The results of our Illumina high-throughput sequencing analyses revealed considerable variations in microbial community richness, diversity, and structure between three typical peatlands at different depths across a forest–peatland ecotone. The relative abundances of Proteobacteria and Bacteroidota decreased greatly, whereas the relative abundances of Acidobacteriota and Chloroflexota increased along the forest–peatland environmental gradient (LT to NT). The alterations in bacterial community structure were better explained by the peatland type than the soil depth. Moreover, soil pH and SWC are key factors shaping soil bacterial community structure in permafrost peatlands. Climate change will likely alter vegetation communities and their relationships with soil microbial communities in the peatlands of the high-latitude cold regions.
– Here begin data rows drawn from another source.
$ cat src/rtl/mbx_pkg.sv
package mbx_pkg;
  timeunit 1ns;
  timeprecision 100ps;

  // window addresses
  localparam logic [2:0] A_DATA = 3'd0;
  localparam logic [2:0] A_HIGH = 3'd1;
  localparam logic [2:0] A_STAT = 3'd2;
  localparam logic [2:0] A_MBOX = 3'd3;
  localparam logic [2:0] A_RST  = 3'd7;

  // status bit positions
  localparam int ST_OMB    = 7;
  localparam int ST_OFULL  = 6;
  localparam int ST_IEMPTY = 5;
  localparam int ST_OHALF  = 4;
  localparam int ST_IHALF  = 3;
  localparam int ST_IMB    = 2;
  localparam int ST_IFULL  = 1;
  localparam int ST_OEMPTY = 0;

  // mask bit positions (not aligned with status)
  localparam int MK_RSEL   = 7;
  localparam int MK_IMB    = 6;
  localparam int MK_IFULL  = 5;
  localparam int MK_IEMPTY = 3;
  localparam int MK_OFULL  = 2;
  localparam int MK_OEMPTY = 0;
  localparam logic [7:0] MK_WRITABLE = 8'hED;

  localparam int MB_W = 6;

  typedef struct packed {
    logic full;
    logic half;
    logic empty;
  } fifo_flags_t;
endpackage

$ cat src/rtl/mbx_fifo.sv
module mbx_fifo
  import mbx_pkg::*;
#(
  parameter int W     = 16,
  parameter int DEPTH = 8
) (
  input  logic         clk,
  input  logic         rst_n,
  input  logic         clr,
  input  logic         narrow,
  input  logic         push,
  input  logic [W-1:0] push_data,
  input  logic         pop,
  output logic [W-1:0] head,
  output fifo_flags_t  flags
);
  timeunit 1ns;
  timeprecision 100ps;

  localparam int AW = $clog2(DEPTH);
  localparam logic [AW:0] LIM_WIDE   = (AW+1)'(DEPTH);
  localparam logic [AW:0] LIM_NARROW = (AW+1)'(DEPTH / 2);

  logic [W-1:0]  mem [DEPTH];
  logic [AW-1:0] wp, rp;
  logic [AW:0]   cnt;
  logic [AW:0]   lim;
  logic          do_push, do_pop;

  assign lim         = narrow ? LIM_NARROW : LIM_WIDE;
  assign flags.full  = (cnt >= lim);
  assign flags.half  = (cnt >= (lim >> 1));
  assign flags.empty = (cnt == '0);
  assign do_push     = push && !flags.full;
  assign do_pop      = pop && !flags.empty;
  assign head        = mem[rp];

  always_ff @(posedge clk or negedge rst_n) begin
    if (!rst_n) begin
      wp  <= '0;
      rp  <= '0;
      cnt <= '0;
    end else if (clr) begin
      wp  <= '0;
      rp  <= '0;
      cnt <= '0;
    end else begin
      if (do_push) wp <= wp + 1'b1;
      if (do_pop)  rp <= rp + 1'b1;
      case ({do_push, do_pop})
        2'b10:   cnt <= cnt + 1'b1;
        2'b01:   cnt <= cnt - 1'b1;
        default: cnt <= cnt;
      endcase
    end
  end

  always_ff @(posedge clk) begin
    if (do_push && !clr) mem[wp] <= push_data;
  end
endmodule

$ cat src/rtl/mbx_regs.sv
module mbx_regs
  import mbx_pkg::*;
(
  input  logic            clk,
  input  logic            rst_n,
  input  logic            clr,
  input  logic            mask_we,
  input  logic [7:0]      mask_wdata,
  input  logic            omb_we,
  input  logic [MB_W-1:0] omb_wdata,
  input  logic            imb_host_rd,
  input  logic            bd_mb_wr,
  input  logic [MB_W-1:0] bd_mb_wdata,
  input  logic            bd_mb_rd,
  input  logic            bd_irq_en,
  input  logic [7:0]      stat,
  output logic [7:0]      mask_q,
  output logic [MB_W-1:0] omb_val,
  output logic [MB_W-1:0] imb_val,
  output logic            omb_full,
  output logic            imb_full,
  output logic            irq
);
  timeunit 1ns;
  timeprecision 100ps;

  logic       glb_en;
  logic [7:0] cond;

  // place each status condition at the mask bit that enables it
  always_comb begin
    cond            = '0;
    cond[MK_IMB]    = stat[ST_IMB];
    cond[MK_IFULL]  = stat[ST_IFULL];
    cond[MK_IEMPTY] = stat[ST_IEMPTY];
    cond[MK_OFULL]  = stat[ST_OFULL];
    cond[MK_OEMPTY] = stat[ST_OEMPTY];
  end

  assign irq = glb_en && |(mask_q & cond);

  always_ff @(posedge clk or negedge rst_n) begin
    if (!rst_n) begin
      mask_q   <= '0;
      omb_val  <= '0;
      imb_val  <= '0;
      omb_full <= 1'b0;
      imb_full <= 1'b0;
      glb_en   <= 1'b0;
    end else if (clr) begin
      mask_q   <= '0;
      omb_val  <= '0;
      imb_val  <= '0;
      omb_full <= 1'b0;
      imb_full <= 1'b0;
      glb_en   <= 1'b0;
    end else begin
      if (mask_we) mask_q <= mask_wdata & MK_WRITABLE;
      if (bd_irq_en) glb_en <= 1'b1;
      if (omb_we) begin
        omb_val  <= omb_wdata;
        omb_full <= 1'b1;
      end else if (bd_mb_rd) begin
        omb_full <= 1'b0;
      end
      if (bd_mb_wr) begin
        imb_val  <= bd_mb_wdata;
        imb_full <= 1'b1;
      end else if (imb_host_rd) begin
        imb_full <= 1'b0;
      end
    end
  end
endmodule

$ cat src/rtl/mbx_host_if.sv
module mbx_host_if
  import mbx_pkg::*;
#(
  parameter int DEPTH = 8
) (
  input  logic        clk,
  input  logic        rst_n,
  input  logic        word_mode,
  input  logic        h_cs,
  input  logic        h_we,
  input  logic [2:0]  h_addr,
  input  logic [7:0]  h_wdata,
  output logic [15:0] h_rdata,
  output logic        h_irq,
  output logic        ob_valid,
  input  logic        ob_ready,
  output logic [15:0] ob_data,
  input  logic        ib_valid,
  output logic        ib_ready,
  input  logic [15:0] ib_data,
  input  logic        bd_mb_wr,
  input  logic [5:0]  bd_mb_wdata,
  output logic        bd_imb_full,
  input  logic        bd_mb_rd,
  output logic [5:0]  bd_omb_data,
  output logic        bd_omb_full,
  input  logic        bd_irq_en,
  output logic        bd_reset
);
  timeunit 1ns;
  timeprecision 100ps;

  localparam int DW = 16;

  logic          wr, rd, clr_now;
  logic [7:0]    hi_q;
  logic [DW-1:0] ob_push_data, ib_push_data, ib_head;
  fifo_flags_t   ob_f, ib_f;
  logic [7:0]    stat_w, mask_q;
  logic [MB_W-1:0] omb_val, imb_val;
  logic          omb_full, imb_full;
  logic          rsel_w;
  logic [MB_W-1:0] mb_rd_val;

  assign wr      = h_cs && h_we;
  assign rd      = h_cs && !h_we;
  assign clr_now = wr && (h_addr == A_RST);
  assign rsel_w  = mask_q[MK_RSEL];

  always_ff @(posedge clk or negedge rst_n) begin
    if (!rst_n) begin
      hi_q     <= '0;
      bd_reset <= 1'b0;
    end else begin
      bd_reset <= clr_now;
      if (clr_now) hi_q <= '0;
      else if (wr && h_addr == A_HIGH) hi_q <= h_wdata;
    end
  end

  assign ob_push_data = word_mode ? {hi_q, h_wdata} : {8'h00, h_wdata};
  assign ib_push_data = word_mode ? ib_data : {8'h00, ib_data[7:0]};

  mbx_fifo #(.W(DW), .DEPTH(DEPTH)) u_ob (
    .clk(clk), .rst_n(rst_n), .clr(clr_now), .narrow(!word_mode),
    .push(wr && h_addr == A_DATA), .push_data(ob_push_data),
    .pop(ob_valid && ob_ready), .head(ob_data), .flags(ob_f)
  );

  mbx_fifo #(.W(DW), .DEPTH(DEPTH)) u_ib (
    .clk(clk), .rst_n(rst_n), .clr(clr_now), .narrow(!word_mode),
    .push(ib_valid && ib_ready), .push_data(ib_push_data),
    .pop(rd && h_addr == A_DATA), .head(ib_head), .flags(ib_f)
  );

  assign ob_valid = !ob_f.empty;
  assign ib_ready = !ib_f.full;

  always_comb begin
    stat_w            = '0;
    stat_w[ST_OMB]    = omb_full;
    stat_w[ST_OFULL]  = ob_f.full;
    stat_w[ST_IEMPTY] = ib_f.empty;
    stat_w[ST_OHALF]  = ob_f.half;
    stat_w[ST_IHALF]  = ib_f.half;
    stat_w[ST_IMB]    = imb_full;
    stat_w[ST_IFULL]  = ib_f.full;
    stat_w[ST_OEMPTY] = ob_f.empty;
  end

  mbx_regs u_regs (
    .clk(clk), .rst_n(rst_n), .clr(clr_now),
    .mask_we(wr && h_addr == A_STAT), .mask_wdata(h_wdata),
    .omb_we(wr && h_addr == A_MBOX), .omb_wdata(h_wdata[7:2]),
    .imb_host_rd(rd && h_addr == A_MBOX && !rsel_w),
    .bd_mb_wr(bd_mb_wr), .bd_mb_wdata(bd_mb_wdata),
    .bd_mb_rd(bd_mb_rd), .bd_irq_en(bd_irq_en), .stat(stat_w),
    .mask_q(mask_q), .omb_val(omb_val), .imb_val(imb_val),
    .omb_full(omb_full), .imb_full(imb_full), .irq(h_irq)
  );

  assign mb_rd_val = rsel_w ? omb_val : imb_val;

  always_comb begin
    h_rdata = '0;
    if (rd) begin
      case (h_addr)
        A_DATA:  h_rdata = ib_f.empty ? '0 : ib_head;
        A_STAT:  h_rdata = {8'h00, stat_w};
        A_MBOX:  h_rdata = {8'h00, mb_rd_val, 2'b00};
        default: h_rdata = '0;
      endcase
    end
  end

  assign bd_omb_data = omb_val;
  assign bd_omb_full = omb_full;
  assign bd_imb_full = imb_full;
endmodule

$ cat config.mk
export PLATFORM = sky130hd
export DESIGN_NAME = mbx_host_if
export DESIGN_NICKNAME = d
export VERILOG_FILES = /design/src/rtl/mbx_pkg.sv /design/src/rtl/mbx_fifo.sv /design/src/rtl/mbx_regs.sv /design/src/rtl/mbx_host_if.sv
export SDC_FILE = /design/constraint.sdc
export NUM_CORES = 1
export LEC_CHECK = 0
export BUFFER_PORTS_ARGS = -buffer_cell sky130_fd_sc_hd__buf_2
export CAP_MARGIN = 30
export CORE_MARGIN = 1
export CORE_UTILIZATION = 30
export CTS_CLUSTER_DIAMETER = 120
export DETAILED_ROUTE_END_ITERATION = 6
export GPL_TIMING_DRIVEN = 0
export HOLD_SLACK_MARGIN = 0.05
export MAX_ROUTING_LAYER = met4
export PLACE_DENSITY_LB_ADDON = 0.08
export SYNTH_ARGS = -nofsm -noshare
export SYNTH_HDL_FRONTEND = slang
export SYNTH_HIERARCHICAL = 1
export SYNTH_SLANG_ARGS = --single-unit
$ cat constraint.sdc
create_clock -name clk -period 4.65 [get_ports clk]
set_input_delay 0.2325 -clock clk [delete_from_list [all_inputs] [get_ports clk]]
set_output_delay 0.2325 -clock clk [all_outputs]
set_load 0.01 [all_outputs]
[Word-level counts from Yosys, hierarchy flattened]
Memories as Yosys holds them, arrays and structs flattened.
Index checks and enable logic that the tools add are counted.
Word-level totals
  register bits after elaboration: 52
  memory bits (writable): 256
  output and inout port bits: 44
  memories: 2
Operators by class
  add/sub/neg operators: 8
  magnitude comparators: 4
  equality and inequality tests: 8
  multiplexer cells: 39
  bitwise operators: 1
  reduce and logical (&&, ||, !) cells: 43
Memories
  u_ib.mem: words 8, width 16, rd ports 1, clocked after memory_dff 0, write ports 1, line mbx_fifo.sv:24  | logic [W-1:0] mem [DEPTH];
  u_ob.mem: words 8, width 16, rd ports 1, clocked after memory_dff 0, write ports 1, line mbx_fifo.sv:24
Operators by type and width (number)
  $mux 16: 4
  $pmux 16 s3: 1
  $mux 8: 4
  $mux 6: 5
  $mux 3: 8
  $logic_and 1x1->1: 19
  $reduce_bool 2->1: 9
  $pmux 4 s2: 2
  $add 3x1->3 const B: 4
  $mux 1: 12
  $mux 4: 3
  $reduce_bool 3->1: 4
  $add 4x1->4 const B: 2
  $and 8x7->8: 1
  $ge 4x3->1: 2
  $ge 4x4->1: 2
  $logic_not 4->1: 2
  $reduce_or 8->1: 1
  $sub 4x1->4 const B: 2
  $logic_not 1->1: 7
  $eq 3x2->1 const B: 2
  $eq 2x1->1 const B: 2
  $eq 2x2->1 const B: 2
  $eq 3x1->1 const B: 1
  2 further kinds: 2

[Logic depth before layout (Yosys ltp)]
Gate-level depths: netlist of the first run.
  word-level depth: 8
  depth in mapped cells: 14
  depth with buffers taken out: 13

[Modules after synthesis]
Netlist of the first run, hierarchy kept.
Modules (own cells, without submodules)
  mbx_fifo at u_ob: times used 1, cells each 271, area each 5606.6 µm², sequential area each 4093.9 µm²
  mbx_fifo at u_ib: times used 1, cells each 270, area each 5592.9 µm², sequential area each 4093.9 µm²
  mbx_regs: times used 1, cells each 76, area each 887.1 µm², sequential area each 525.5 µm²
  mbx_host_if: times used 1, cells each 92, area each 785.8 µm², sequential area each 225.2 µm²

[Worst setup path before layout of the first run]
OpenSTA, ideal clock, no wires.
  path kind: input to register
  start: input word_mode
  end: memory u_ib.mem[0][0], enable pin
  data arrival time: 2.841 ns
  required time: 4.241 ns
  path slack: 1.400 ns
  stages on the path: 9
  path through: clkbuf_1 -> inv_1 -> ha_1 -> nand4bb_1 -> and3_1 -> inv_1 -> nor2b_1 -> nand4bb_1 -> nor3_1
RTL lines
  start, declared: line mbx_host_if.sv:8  | input logic word_mode,
  end, declared: line mbx_fifo.sv:24

==> results.sh, run 1 <==
export IMPL_status="finished clean"
export IMPL_wire_per_inst_um=22.4
export IMPL_dp_hpwl_um=22400
export IMPL_gp_congestion=0.798
export IMPL_cts_sinks=306
export IMPL_peakVddDrop_mv=0.315
export IMPL_timing_final_ws_setup_ns=0.899
export IMPL_rows=75
export IMPL_syn2layout_area_growth_pct=22.9
export IMPL_r2r_end="u_ib/mem[0][14]$_DFFE_PP_"
export IMPL_cp_arrival_ns=3.99
export IMPL_fmax_mhz=267
export IMPL_start_util=0.305
export IMPL_cts_root_buf="clkbuf_16"
export IMPL_max_cap_violations=0
export IMPL_nets=939
export IMPL_skew_ns=0.0117
export IMPL_viasPerCell=4.84
export IMPL_dr_total_vias=6997
export IMPL_p_total_mw=8.44
export IMPL_fillCellCount=3911
export IMPL_overflow=0
export IMPL_dr_first_iter_drc_count=454
export IMPL_cp_start_kind="primary input"
export IMPL_cts_max_level=2
export IMPL_antenna_found_initial=2
export IMPL_p_leak_nw=5.60
export IMPL_critPathKind="in2reg"
export IMPL_netlist_area_um2=12900
export IMPL_r2r_slack_ns=1.33
export IMPL_final_area_um2=15800
export IMPL_period_minus_slack_ns=3.75
export IMPL_syn_area_per_cell_um2=18.2
export IMPL_rsz0062_at_grt="no"
export IMPL_routed_wl_um=32400
export IMPL_hp_start="h_wdata[6]"
export IMPL_hold_depth=1
export IMPL_tightest_slew_ns=0.935
export IMPL_netlist_instances=706
export IMPL_r2r_start="u_ib/cnt[2]$_DFFE_PN0P_"
export IMPL_grt_pass1_vias=7503
export IMPL_synth_nets=767
export IMPL_hold_class="in2reg"
export IMPL_worstHoldEndpoint="u_ob/mem[1][6]$_DFFE_PP_"
export IMPL_drtPass1Iterations=4
export IMPL_slew_headroom=0.373
export IMPL_die_h_um=209
export IMPL_holdBufCountCts=25
export IMPL_drive_gt1_frac=0.336
export IMPL_finalSetupViolCount=0
export IMPL_post_cts_setup_buffers=0
export IMPL_clk_path_buf_depth=3
export IMPL_multi_input_area_um2=3710
export IMPL_io_buffers=84
export IMPL_core_area_um2=42100
export IMPL_post_cts_resized=0
export IMPL_crit_required_ns=4.89
export IMPL_fp_dieW_um=209
export IMPL_seq_area_um2=8940
export IMPL_period_share=0.807
export IMPL_ant_nets=0
export IMPL_cts_tree="done"
export IMPL_drc=0
export IMPL_fp_dieArea_um2=43700
export IMPL_post_place_ws_ns=0.163
export IMPL_drv_slew=0
export IMPL_pin_count=87
export IMPL_yosys_warnings=6
export IMPL_track_usage=0.158
export IMPL_crit_path_end_kind="flop"
export IMPL_place_area_um2=14400
export IMPL_numCtsBuffers=37
export IMPL_final_hold_violation_count=0
export IMPL_grt_start_max_net_pins=39
export IMPL_clk_pin_slew_ns=0.06
export IMPL_path_max_fanout=10
export IMPL_r2r_cells=9
export IMPL_power_per_cell_area_nw_per_um2=534
export IMPL_grt_first_pass_wirelength_um=48400
export IMPL_fin_setup_tns_ns=0
export IMPL_clk_latency_ns=0.55
-- cell type report --
cell class | instances | share of cell area
Clock inverter | 18 | 0.0105
Timing Repair Buffer | 133 | 0.0654
Multi-Input combinational cell | 351 | 0.235
Buffer | 34 | 0.0126
Sequential cell | 306 | 0.566
Inverter | 15 | 0.00357
Antenna cell | 1 | 0.000158
Clock buffer | 50 | 0.0643
Tap cell | 539 | 0.0427
-- flip-flops by register name, indices dropped and copies added (netlist names), 3 cells and up --
signal and flops:
u_ob/mem 128, u_ob/wp 3, u_regs/mask_q 6, u_ib/cnt 4, u_regs/omb_val 6, hi_q 8, u_ib/mem 128, u_ob/cnt 4
u_ob/rp 3, u_ib/wp 3, u_regs/imb_val 6, u_ib/rp 3
-- where the power goes --
part / switching [mW] / internal, mW
Combinational: 1.17 / 1.15
Sequential: 0.159 / 3.18
Clock: 1.13 / 1.65
Total: 2.46 / 5.98
-- worst max-delay path, stage by stage --
cell	delay, ns
buf_2	0.21
clkbuf_1	0.58
inv_1	0.38
ha_1	0.41
nand4bb_1	0.15
and3_1	0.21
inv_1	0.13
nor2b_1	0.26
nand4bb_1	0.29
nor3_2	0.78
buf_4	0.35
-- how the worst max path moves through the flow --
stage,start,end,slack (ns),cells past startpoint
2_1_floorplan,word_mode,u_ib/mem[0][0]$_DFFE_PP_,1.40,9
3_3_place_gp,word_mode,u_ib/mem[0][13]$_DFFE_PP_,-1.09,10
3_5_place_dp,word_mode,u_ib/mem[0][13]$_DFFE_PP_,0.16,11
4_1_cts,word_mode,u_ib/mem[0][13]$_DFFE_PP_,0.76,11
5_1_grt,word_mode,u_ib/mem[0][14]$_DFFE_PP_,0.47,11
6_report,word_mode,u_ib/mem[0][14]$_DFFE_PP_,0.90,11
-- metrics by stage --
stage / utilization / instances / hold WS [ns]
6_report: 0.375 / 1447 / 0.0745
5_1_grt: 0.375 / 1447 / 0.0551
4_1_cts: 0.375 / 1446 / 0.0529
3_5_place_dp: 0.341 / 1353 / 0.175
3_3_place_gp: 0.331 / 1329 / 0.476
2_1_floorplan: - / 706 / -0.0631
-- per-layer routing --
layer | track usage | vias up | share of wire
li1 | - | 3136 | -
met4 | 0.0487 | 0 | 0.021
met5 | - | - | 0
met2 | 0.253 | 144 | 0.49
met3 | 0.0281 | 42 | 0.041
met1 | 0.203 | 3675 | 0.45
-- placed cells by master, fill, tap and decap left out, types with 7 or more instances in the layout --
cell,n
mux2_2,34
clkbuf_16,37
nand2b_1,15
xnor2_1,7
and2_1,25
buf_4,7
mux4_2,64
dlygate4sd3_1,25
ha_1,16
nor2_1,44
nand2_1,9
clkbuf_1,20
a22oi_1,8
inv_1,15
a21oi_1,13
a22o_1,8
dfrtp_1,50
nor2_2,12
buf_6,12
buf_2,94
edfxtp_1,256
buf_8,9
mux2i_1,30
(Power assumes the default switching activity.)
==> run 2, diff against run 1 <==
- clock period: 4.65 -> 3.84 ns (I/O delays scaled with it)
==> results.sh, run 2 (synthesized netlist as in run 1, its figures left out) <==
export IMPL_crit_required_ns=3.65
export IMPL_final_hold_violation_count=0
export IMPL_routed_wl_um=32500
export IMPL_r2r_start="u_ib/cnt[2]$_DFFE_PN0P_"
export IMPL_p_total_mw=10.2
export IMPL_finalSetupViolCount=0
export IMPL_period_minus_slack_ns=3.27
export IMPL_cts_root_buf="clkbuf_16"
export IMPL_ant_nets=0
export IMPL_cts_sinks=306
export IMPL_numCtsBuffers=37
export IMPL_grt_first_pass_wirelength_um=48400
export IMPL_max_cap_violations=0
export IMPL_wire_per_inst_um=22.3
export IMPL_fp_dieArea_um2=43700
export IMPL_final_common_cell="edfxtp_1"
export IMPL_drtPass1Iterations=5
export IMPL_multi_input_area_um2=3720
export IMPL_cp_slowest_cell="clkbuf_1"
export IMPL_crit_start="u_ib/rp[1]$_DFFE_PN0P_"
export IMPL_grt_pass1_vias=7522
export IMPL_fmax_mhz=306
export IMPL_cts_tree="done"
export IMPL_post_place_ws_ns=-0.606
export IMPL_path_max_fanout=10
export IMPL_die_h_um=209
export IMPL_core_area_um2=42100
export IMPL_syn2layout_area_growth_pct=23.5
export IMPL_pin_count=87
export IMPL_antenna_found_initial=2
export IMPL_cpPeakStageDelay_ns=0.62
export IMPL_seq_area_um2=8940
export IMPL_timing_final_ws_setup_ns=0.571
export IMPL_cts_max_level=2
export IMPL_rows=75
export IMPL_grt_start_max_net_pins=39
export IMPL_crit_top_cell="clkbuf_1"
export IMPL_cp_start_kind="flop"
export IMPL_hold_class="in2async"
export IMPL_placed_cells=1353
export IMPL_dr_first_iter_drc_count=390
export IMPL_slew_headroom=0.436
export IMPL_clk_pin_slew_ns=0.06
export IMPL_period_share=0.851
export IMPL_fillCellCount=3909
export IMPL_drv_slew=0
export IMPL_skew_ns=0.0134
export IMPL_clk_path_buf_depth=3
export IMPL_largest_registers="u_ib/mem x128, u_ob/mem x128, hi_q x8"
export IMPL_nets=945
export IMPL_post_cts_setup_buffers=0
export IMPL_p_leak_nw=5.63
export IMPL_fp_dieW_um=209
export IMPL_drc=0
export IMPL_peakVddDrop_mv=0.381
export IMPL_status="finished clean"
export IMPL_gp_congestion=0.798
export IMPL_start_util=0.305
export IMPL_utilization=0.377
export IMPL_dr_total_vias=7011
export IMPL_dp_hpwl_um=22400
export IMPL_viasPerCell=4.83
export IMPL_drive_gt1_frac=0.334
export IMPL_track_usage=0.158
export IMPL_io_buffers=84
export IMPL_clk_latency_ns=0.55
export IMPL_rsz0062_at_grt="no"
export IMPL_crit_path_end_kind="output port"
export IMPL_tightest_slew_ns=0.846
export IMPL_cp_arrival_ns=3.08
export IMPL_stdcell_count=1453
export IMPL_power_per_cell_area_nw_per_um2=645
export IMPL_path_cells="clkbuf_1 -> clkbuf_1 -> mux4_2 -> mux2_2 -> a22oi_1 -> o22ai_1 -> buf_2"
export IMPL_overflow=0
export IMPL_critPathKind="reg2out"
export IMPL_layout_common_cells="256 x edfxtp_1, 94 x buf_2, 64 x mux4_2"
run 2: path summary, 6_finish.rpt:
path | cells after the start | end | slack [ns]
max | 7 | h_rdata[4] | 0.57
min | 2 | bd_reset$_DFF_PN0_ | 0.09
max reg2reg | 13 | u_ib/cnt[3]$_DFFE_PN0P_ | 0.61
min reg2reg | 1 | hi_q[3]$_DFFE_PN0P_ | 0.50
max in group asynchronous | 3 | hi_q[2]$_DFFE_PN0P_ | 3.20
min in group clk | 3 | bd_reset$_DFF_PN0_ | 0.09
run 2: worst max-delay path, delay by kind of cell (launching register included):
kind / cells / cell delay, ns
buffers and inverters: 3 / 1.12
muxes: 2 / 0.70
AOI/OAI and AO/OA: 2 / 0.35
DFF: 1 / 0.37
run 2: final cells by class:
class	count	area share
Antenna cell	1	0.000158
Sequential cell	306	0.563
Clock inverter	18	0.0104
Inverter	15	0.00355
Multi-Input combinational cell	351	0.235
Timing Repair Buffer	140	0.0695
Tap cell	539	0.0425
Clock buffer	50	0.0639
Buffer	33	0.0123
run 2: repair_timing:
action / 4_1_cts / 5_1_grt
gates resized for setup: 1 / 1
endpoints found under the setup margin: 7 / 18
endpoints found under the hold margin: 183 / 0
hold buffers: 32 / 0
run 2: routing by layer:
metal / vias up / part of all wire / global-route usage
li1: 3144 / - / -
met1: 3694 / 0.45 / 0.204
met2: 130 / 0.49 / 0.253
met3: 43 / 0.037 / 0.0280
met4: 0 / 0.019 / 0.0487
met5: - / 0 / -
run 2: per-stage QoR:
step                      TNS (ns)  instance area [um2]  hold slack (ns)
final                            0                15900           0.0903
after global routing             0                15900            0.104
after CTS                        0                15900           0.0640
after detailed placement    -24.63                14400            0.135
after global placement     -255.46                13900            0.436
after floorplan                  0                12900           -0.104
run 2: report_power, final:
| group | leakage (nW) | internal, mW | switching, mW |
|---|---|---|---|
| logic | 2.10 | 1.40 | 1.42 |
| clock network | 0.574 | 2.00 | 1.37 |
| registers | 2.96 | 3.85 | 0.200 |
It is necessary to comprehend the linkage responses of soil microbial and vegetation communities in the peatlands of high-latitude cold regions to permafrost degradation for preferably predicting the future function of permafrost peatlands.

Author Contributions

Conceptualization, L.L. and D.M.; Data curation, Z.W., L.L. and D.M.; Software, M.Z.; Methodology, L.F.; Investigation, M.Z. and L.F.; Writing—original draft, L.L., Z.W. and D.M.; Writing—review and editing, L.L. and D.M. All authors have read and agreed to the published version of the manuscript.

Funding

This study was jointly funded by the National Natural Science Foundation of China (42171127), the Postdoctoral Scientific Research Starting Foundation of Heilongjiang Province (LBH-Q21022), and Harbin Normal University Graduate Innovative Research Project (HSDSSCX2022-06).

Institutional Review Board Statement

Not applicable.

Informed Consent Statement

Not applicable.

Data Availability Statement

Data are not publicly available, though the data may be made available on request from the corresponding author.

Conflicts of Interest

The authors declare no conflict of interest.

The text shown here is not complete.